森博嗣にとっての読書について書かれた一冊です。中身を読む前に目次を見るだけでも本書の主張はある程度想像できるのではないでしょうか。また、まえがきにも書かれているように、本書では森博嗣がなにか特定のタイトルを薦めるといったものでもありません。

じゃあ一体何が書いてあるのかというと、森博嗣の過去の読書経験や、読書の効果・価値について書かれています。自分と似たような考えだなーというところもあれば、自分は読書についてどう捉えているのか考えるきっかけにもなるところもありました。次に項目のあたりは同意するひとも多いはず。

■「人類の知識」にふれる体験
「人類の知識」が得られるのだ。学校でも教えてくれない。大人も先生も知らない。それでも、世の中の誰かは知っていて、それを本に書いているのだ、と思い知ったのである。人間というのは、そういう仕組みを作ったのだ。なんとすばらしいことだろう。本当に人間って凄いじゃないか、と感動した。
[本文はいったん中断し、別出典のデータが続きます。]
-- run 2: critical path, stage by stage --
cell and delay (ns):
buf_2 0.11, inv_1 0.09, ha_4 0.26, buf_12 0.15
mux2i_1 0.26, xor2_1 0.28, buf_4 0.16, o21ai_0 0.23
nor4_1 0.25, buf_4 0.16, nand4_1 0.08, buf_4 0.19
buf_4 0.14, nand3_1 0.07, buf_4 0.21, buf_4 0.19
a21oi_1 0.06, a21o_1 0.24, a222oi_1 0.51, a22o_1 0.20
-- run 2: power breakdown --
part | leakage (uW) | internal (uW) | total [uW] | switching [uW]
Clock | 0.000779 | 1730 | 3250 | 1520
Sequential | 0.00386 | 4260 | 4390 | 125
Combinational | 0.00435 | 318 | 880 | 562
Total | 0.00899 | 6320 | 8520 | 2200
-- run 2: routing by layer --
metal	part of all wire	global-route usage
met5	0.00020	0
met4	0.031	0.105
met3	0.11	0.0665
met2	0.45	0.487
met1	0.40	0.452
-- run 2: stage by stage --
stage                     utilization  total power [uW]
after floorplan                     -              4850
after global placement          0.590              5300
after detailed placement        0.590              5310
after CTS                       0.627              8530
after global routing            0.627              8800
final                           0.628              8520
先人たちの知識を拝借するには基本的に本を読むのが一番手っ取り早いですね。

■専門書を読むためのセンス
あらかじめ全部知っておかなければならないという意味ではない。わからないものに出会ったときに調べれば良い。でも、どこを調べたら良いのか、どこらへんにそれが記されているのか、といった見当をつけるセンスは、やはり一連の教育を受けていて養われるものだと思える。
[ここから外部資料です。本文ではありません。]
File: config.mk
export PLATFORM = sky130hd
export DESIGN_NAME = dbi_codec
export DESIGN_NICKNAME = d
export VERILOG_FILES = /design/src/rtl/dbi_pkg.sv /design/src/rtl/dbi_ctrl.sv /design/src/rtl/dbi_lane.sv /design/src/rtl/dbi_datapath.sv /design/src/rtl/dbi_codec.sv
export SDC_FILE = /design/constraint.sdc
export NUM_CORES = 1
export LEC_CHECK = 0
export CORE_MARGIN = 8
export CORE_UTILIZATION = 35
export DETAILED_ROUTE_END_ITERATION = 12
export PLACE_DENSITY = 0.7
export SLEW_MARGIN = 20
export SYNTH_ARGS = -nofsm -noshare
export SYNTH_HDL_FRONTEND = slang
export SYNTH_HIERARCHICAL = 1
export SYNTH_SLANG_ARGS = --single-unit
File: constraint.sdc
create_clock -name clk -period 5.1 [get_ports clk]
set_input_delay 1.02 -clock clk [delete_from_list [all_inputs] [get_ports clk]]
set_output_delay 1.02 -clock clk [all_outputs]
set_load 0.02 [all_outputs]
File: src/rtl/dbi_pkg.sv
package dbi_pkg;
  localparam int LANE_BITS = 8;
  localparam int INV_THRESHOLD = 5;

  typedef struct packed {
    logic capture;    // accept write data this cycle
    logic wrInvert;   // write inversion enabled
    logic rdInvert;   // read inversion enabled
  } ctrlStrobes_t;
endpackage

File: src/rtl/dbi_ctrl.sv
module dbi_ctrl
  import dbi_pkg::*;
(
  input  logic         clk,
  input  logic         rstN,
  input  logic         cfgLoad,
  input  logic         cfgWrInvEn,
  input  logic         cfgRdInvEn,
  input  logic         wrValidIn,
  output ctrlStrobes_t strobes
);
  logic wrEnReg;
  logic rdEnReg;

  always_ff @(posedge clk) begin
    if (!rstN) begin
      wrEnReg <= 1'b1;
      rdEnReg <= 1'b1;
    end else if (cfgLoad) begin
      wrEnReg <= cfgWrInvEn;
      rdEnReg <= cfgRdInvEn;
    end
  end

  always_comb begin
    strobes.capture  = wrValidIn;
    strobes.wrInvert = wrEnReg;
    strobes.rdInvert = rdEnReg;
  end


  cfg_apply_chk: assert property (@(posedge clk) disable iff (!rstN)
    cfgLoad |=> (strobes.wrInvert == $past(cfgWrInvEn)) && (strobes.rdInvert == $past(cfgRdInvEn)));


  cfg_hold_chk: assert property (@(posedge clk) disable iff (!rstN)
    !cfgLoad |=> $stable(strobes.wrInvert) && $stable(strobes.rdInvert));
endmodule

File: src/rtl/dbi_lane.sv
module dbi_lane
  import dbi_pkg::*;
(
  input  logic                 clk,
  input  logic                 rstN,
  input  ctrlStrobes_t         strobes,
  input  logic [LANE_BITS-1:0] wrByte,
  output logic [LANE_BITS-1:0] wrByteOut,
  output logic                 wrFlagOut,
  input  logic [LANE_BITS-1:0] rdByte,
  input  logic                 rdFlag,
  output logic [LANE_BITS-1:0] rdByteOut
);
  localparam int CNT_W = $clog2(LANE_BITS + 1);

  logic [CNT_W-1:0] onesCount;
  logic             invertNow;

  always_comb begin
    onesCount = '0;
    for (int i = 0; i < LANE_BITS; i++) begin
      onesCount = onesCount + CNT_W'(wrByte[i]);
    end
    invertNow = strobes.wrInvert && (onesCount >= CNT_W'(INV_THRESHOLD));
  end

  always_ff @(posedge clk) begin
    if (!rstN) begin
      wrByteOut <= '0;
      wrFlagOut <= 1'b0;
    end else if (strobes.capture) begin
      wrByteOut <= invertNow ? ~wrByte : wrByte;
      wrFlagOut <= invertNow;
    end
  end

  always_comb begin
    rdByteOut = (strobes.rdInvert && rdFlag) ? ~rdByte : rdByte;
  end


  flag_sparse_chk: assert property (@(posedge clk) disable iff (!rstN)
    wrFlagOut |-> ($countones(wrByteOut) <= 3));


  enc_limit_chk: assert property (@(posedge clk) disable iff (!rstN)
    (strobes.capture && strobes.wrInvert) |=> ($countones(wrByteOut) <= 4));


  wr_bypass_chk: assert property (@(posedge clk) disable iff (!rstN)
    (strobes.capture && !strobes.wrInvert) |=> (!wrFlagOut && wrByteOut == $past(wrByte)));


  lane_hold_chk: assert property (@(posedge clk) disable iff (!rstN)
    !strobes.capture |=> ($stable(wrByteOut) && $stable(wrFlagOut)));


  always_comb begin
    if (rstN === 1'b1 && strobes.rdInvert === 1'b0) begin
      rd_bypass_chk: assert (rdByteOut == rdByte);
    end
  end
endmodule

File: src/rtl/dbi_datapath.sv
module dbi_datapath
  import dbi_pkg::*;
#(
  parameter int WIDTH = 32
) (
  input  logic                 clk,
  input  logic                 rstN,
  input  ctrlStrobes_t         strobes,
  input  logic [WIDTH-1:0]     wrDataIn,
  output logic                 wrValidOut,
  output logic [WIDTH-1:0]     wrDataOut,
  output logic [WIDTH/8-1:0]   wrFlagOut,
  input  logic [WIDTH-1:0]     rdDataIn,
  input  logic [WIDTH/8-1:0]   rdFlagIn,
  output logic [WIDTH-1:0]     rdDataOut
);
  localparam int LANES = WIDTH / LANE_BITS;

  for (genvar g = 0; g < LANES; g++) begin : gLane
    dbi_lane u_lane (
      .clk       (clk),
      .rstN      (rstN),
      .strobes   (strobes),
      .wrByte    (wrDataIn[g*LANE_BITS +: LANE_BITS]),
      .wrByteOut (wrDataOut[g*LANE_BITS +: LANE_BITS]),
      .wrFlagOut (wrFlagOut[g]),
      .rdByte    (rdDataIn[g*LANE_BITS +: LANE_BITS]),
      .rdFlag    (rdFlagIn[g]),
      .rdByteOut (rdDataOut[g*LANE_BITS +: LANE_BITS])
    );
  end

  always_ff @(posedge clk) begin
    if (!rstN) wrValidOut <= 1'b0;
    else       wrValidOut <= strobes.capture;
  end


  valid_follow_chk: assert property (@(posedge clk) disable iff (!rstN)
    strobes.capture |=> wrValidOut);


  valid_drop_chk: assert property (@(posedge clk) disable iff (!rstN)
    !strobes.capture |=> !wrValidOut);
endmodule

File: src/rtl/dbi_codec.sv
module dbi_codec
  import dbi_pkg::*;
#(
  parameter int WIDTH = 32
) (
  input  logic                 clk,
  input  logic                 rstN,
  input  logic                 cfgLoad,
  input  logic                 cfgWrInvEn,
  input  logic                 cfgRdInvEn,
  input  logic                 wrValidIn,
  input  logic [WIDTH-1:0]     wrDataIn,
  output logic                 wrValidOut,
  output logic [WIDTH-1:0]     wrDataOut,
  output logic [WIDTH/8-1:0]   wrFlagOut,
  input  logic [WIDTH-1:0]     rdDataIn,
  input  logic [WIDTH/8-1:0]   rdFlagIn,
  output logic [WIDTH-1:0]     rdDataOut
);
  ctrlStrobes_t strobes;

  dbi_ctrl u_ctrl (
    .clk        (clk),
    .rstN       (rstN),
    .cfgLoad    (cfgLoad),
    .cfgWrInvEn (cfgWrInvEn),
    .cfgRdInvEn (cfgRdInvEn),
    .wrValidIn  (wrValidIn),
    .strobes    (strobes)
  );

  dbi_datapath #(.WIDTH(WIDTH)) u_dp (
    .clk        (clk),
    .rstN       (rstN),
    .strobes    (strobes),
    .wrDataIn   (wrDataIn),
    .wrValidOut (wrValidOut),
    .wrDataOut  (wrDataOut),
    .wrFlagOut  (wrFlagOut),
    .rdDataIn   (rdDataIn),
    .rdFlagIn   (rdFlagIn),
    .rdDataOut  (rdDataOut)
  );


  initial begin
    width_chk: assert (WIDTH == 16 || WIDTH == 32);
  end
endmodule

==> results.sh <==
export IMPL_syn_cell_area_um2=3040
export IMPL_met2WireLength_um=4310
export IMPL_start_kind="input port"
export IMPL_grt_use_total_pct=14.3
export IMPL_hold_buffers=0
export IMPL_drive_above_1_share_pct=1.91
export IMPL_drtPass1Iterations=4
export IMPL_highest_layer="met4"
export IMPL_drc=0
export IMPL_hold_viol=0
export IMPL_route_vias_total=2873
export IMPL_tritoncts="yes"
export IMPL_vdd_drop_max_v=0.000130
export IMPL_diodes=0
export IMPL_grt_start_max_net_pins=76
export IMPL_required_ns=5.24
export IMPL_syn_mean_instance_area_um2=8.66
export IMPL_nets=573
export IMPL_wl_per_cell_um=15.3
export IMPL_synth_cell_types=23
export IMPL_finClkSkew_ns=0.00699
export IMPL_die_h_um=109
export IMPL_cts_buffers_inserted=5
export IMPL_synthCells=351
export IMPL_worstMarginPinSlew_ns=0.783
export IMPL_final_period_utilization_pct=90.5
export IMPL_setup_tns_ns=0
export IMPL_holdCritPathClass="flop to flop"
export IMPL_setup_viol=0
export IMPL_cts_clk_slew_worst_paths_ns=0.07
export IMPL_post_route_util_pct=52.3
export IMPL_wl_met1_um=3880
export IMPL_rows=34
export IMPL_cts_buffer_depth=2
export IMPL_ys_ff_latch=39
export IMPL_grt_overflow=0
export IMPL_syn_nets=453
export IMPL_power_mw=1.30
export IMPL_yosysWarnings=6
export IMPL_post_cts_buffers=0
export IMPL_htreeDepth=2
export IMPL_place_congestion=0.892
export IMPL_core_region_area_um2=8550
export IMPL_crit_type="input port to flop"
export IMPL_ioPinCount=143
export IMPL_start_util_pct=35.5
export IMPL_syn2layout_area_growth_pct=47.0
export IMPL_first_global_vias=2837
export IMPL_fin_crit_ns=4.61
export IMPL_post_cts_resize_count=0
export IMPL_fp_dieArea_um2=11900
export IMPL_fill_cells=809
export IMPL_cts_sinks=39
export IMPL_p_per_area_nw_per_um2=290
export IMPL_antenna_found_initial=0
export IMPL_cp_arrival_ns=4.75
export IMPL_dpl_hpwl_um=7050
export IMPL_synth_seq_area_share_pct=25.7
export IMPL_via_per_inst=4.97
export IMPL_drtAntennaViolNets=0
export IMPL_crit_fanout=17
export IMPL_wl_met3_um=609
export IMPL_slew_violations=0
export IMPL_grt_pass1_wl_um=13900
export IMPL_io_buffers=142
export IMPL_clock_latency_ns=0.28
export IMPL_cap_violations=0
export IMPL_drtIter0Drc=106
export IMPL_drt_wl_total_um=8870
export IMPL_crit_path_end_kind="flop"
export IMPL_clock_root_buffer="clkbuf_8"
export IMPL_outcome="completed"
export IMPL_grt_setup_unrepaired="false"
export IMPL_max_freq_mhz=217
export IMPL_slew_limit_headroom_pct=47.8
export IMPL_power_leakage_nw=1.77
export IMPL_die_x_um=109
==> cell type report <==
class                           count  area [um2]  share of cell area (%)
Clock buffer                        6        72.6                    1.62
Tap cell                          108         135                    3.02
Inverter                           56         210                    4.70
Sequential cell                    39         781                    17.5
Timing Repair Buffer              144        1430                    32.0
Multi-Input combinational cell    225        1840                    41.2
==> synthesized netlist by cell type <==
master,n,share of area [%]
inv_1,56,6.9
and2_1,1,0.21
ha_1,12,4.9
buf_2,4,0.66
clkbuf_1,12,1.5
nand2_1,14,1.7
nand3b_1,36,8.9
o211ai_1,32,7.9
o211a_1,4,1.3
dfxtp_1,39,26
buf_8,4,2.0
xor2_1,4,1.2
nor2b_1,4,0.82
buf_6,4,1.5
fa_1,16,11
nand4_1,32,6.6
nand3_1,28,4.6
buf_1,4,0.49
xnor2_1,32,9.2
a21oi_1,4,0.66
o32a_1,4,1.3
buf_4,3,0.74
mux2i_1,2,0.66
==> critical path, cell delays in order <==
cell             delay, ns
clkdlybuf4s50_1       0.49
inv_1                 0.08
fa_1                  0.55
fa_1                  0.43
fa_1                  0.50
inv_1                 0.05
ha_1                  0.19
inv_1                 0.07
fa_1                  0.41
nor2b_1               0.14
o32a_1                0.54
nand4_1               0.19
o211ai_1              0.11
==> report_power, final <==
group          total, mW  leakage (nW)  switching [mW]  internal [mW]
Sequential         0.392         0.322          0.0307          0.362
Combinational      0.707          1.41           0.374          0.333
Clock              0.196        0.0371           0.105         0.0914
Total               1.30          1.77           0.509          0.786
==> placed cells by master, fill, tap and decap left out <==
cell type          n
a21oi_1            4
and2_1             1
buf_2              1
buf_4              3
clkbuf_1           1
clkbuf_8           5
clkdlybuf4s50_1  140
dfxtp_1           39
fa_1              16
ha_1              12
inv_1             56
mux2i_1            2
nand2_1           14
nand3_1           28
nand3b_1          36
nand4_1           32
nor2b_1            4
o211a_1            4
o211ai_1          32
o32a_1             4
xnor2_1           32
xor2_1             4
==> logic make-up (layout without fill, tap and decap cells) <==
group / after synthesis / count (layout) / synth area share (%)
AOI/OAI and AO/OA: 44 / 44 / 11.2
xor gates and xnor gates: 36 / 36 / 10.4
adders and majority gates: 28 / 28 / 15.5
buffers and inverters: 87 / 206 / 13.8
DFF: 39 / 39 / 25.7
muxes: 2 / 2 / 0.659
and+or+nand+nor: 115 / 115 / 22.8
==> sequential cells by signal, indices dropped and copies added (netlist names) <==
name                         flops
u_dp/gLane.u_lane/wrFlagOut      4
u_dp/wrValidOut                  1
u_ctrl/rdEnReg                   1
u_ctrl/wrEnReg                   1
u_dp/gLane.u_lane/wrByteOut     32
==> metrics by stage <==
step	std cells	cell area, um2	hold WS (ns)	setup WS [ns]
after floorplan	351	3040	0.441	0.944
after global placement	572	4390	0.480	0.256
after detailed placement	572	4390	0.488	0.191
after CTS	578	4470	0.505	0.491
after global routing	578	4470	0.524	0.319
final	578	4470	0.502	0.485
==> per-layer routing <==
metal  up-vias  GRT usage [%]
met1      1326           17.0
met2       103           25.8
met4         0           3.66
met3         4           2.78
li1       1440              -
met5         -              0
==> path summary, 6_finish.rpt <==
kind / start / endpoint / slack (ns) / cells after the start
setup / recovery: wrDataIn[24] / u_dp/gLane[3].u_lane/wrByteOut[7] / 0.49 / 13
hold / removal: u_dp/gLane[1].u_lane/wrFlagOut / u_dp/gLane[1].u_lane/wrFlagOut / 0.50 / 1
setup reg to reg: u_ctrl/wrEnReg / u_dp/gLane[1].u_lane/wrByteOut[6] / 3.45 / 4
hold reg to reg: u_dp/gLane[1].u_lane/wrFlagOut / u_dp/gLane[1].u_lane/wrFlagOut / 0.50 / 1
No activity file was read; power rests on OpenSTA's default activity.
何かを調べるために事前知識を得ておく必要性はとても強く感じるようになりました。ネット上にゴミみたいな情報が大量生産された結果、ググるためには知識が必要という状況です。

■本選びのたった一つの原則
あなたが自分で本を選ぶ、というのが最も基本的なやり方だ、と僕は思う。
 そんな当たり前のこと、と感じるかもしれないけど、否、その当たり前が、なかなか実現できないのではないだろうか。
(中略)
 本の選び方として、僕が指摘したいのはその一点だけ。とにかく、本は自分で選べ。それだけだ。
 リアル書店でも良いし、ネット書店でも良い。とにかく面白そうな本がないかな、と選ぶ時間が大切だということもある。人から聞いたから読むとか、誰かがすすめていたから読むとかではなく、自分の判断で選ぶこと。これがもの凄く重要なのだ。もう、本書のテーマはこの一点だと思っていただいても構わない。

ざーっとタイトルを眺めたときに何が面白そうだと感じるかはその時々だったり、想像していなかったジャンルだったりするので、自分で選ぶのが大事。わかるわかるー。


同意するところもある一方で著者は少し(かなり?)特殊なタイプで、娯楽として本を読むことはあまりなく、楽しんだり勇気づけられるといったところに読書の価値を考えている人にとっては同意できない部分も多いと思います。

ちなみに本書を読んで、自分なりに読書について考えてみると、さっきあげた内容に加えて小説であれば没入感が得られることに価値を感じているんだなと気付いたので、こういうことを考えるきっかけになっただけで価値がある1冊だったなーと。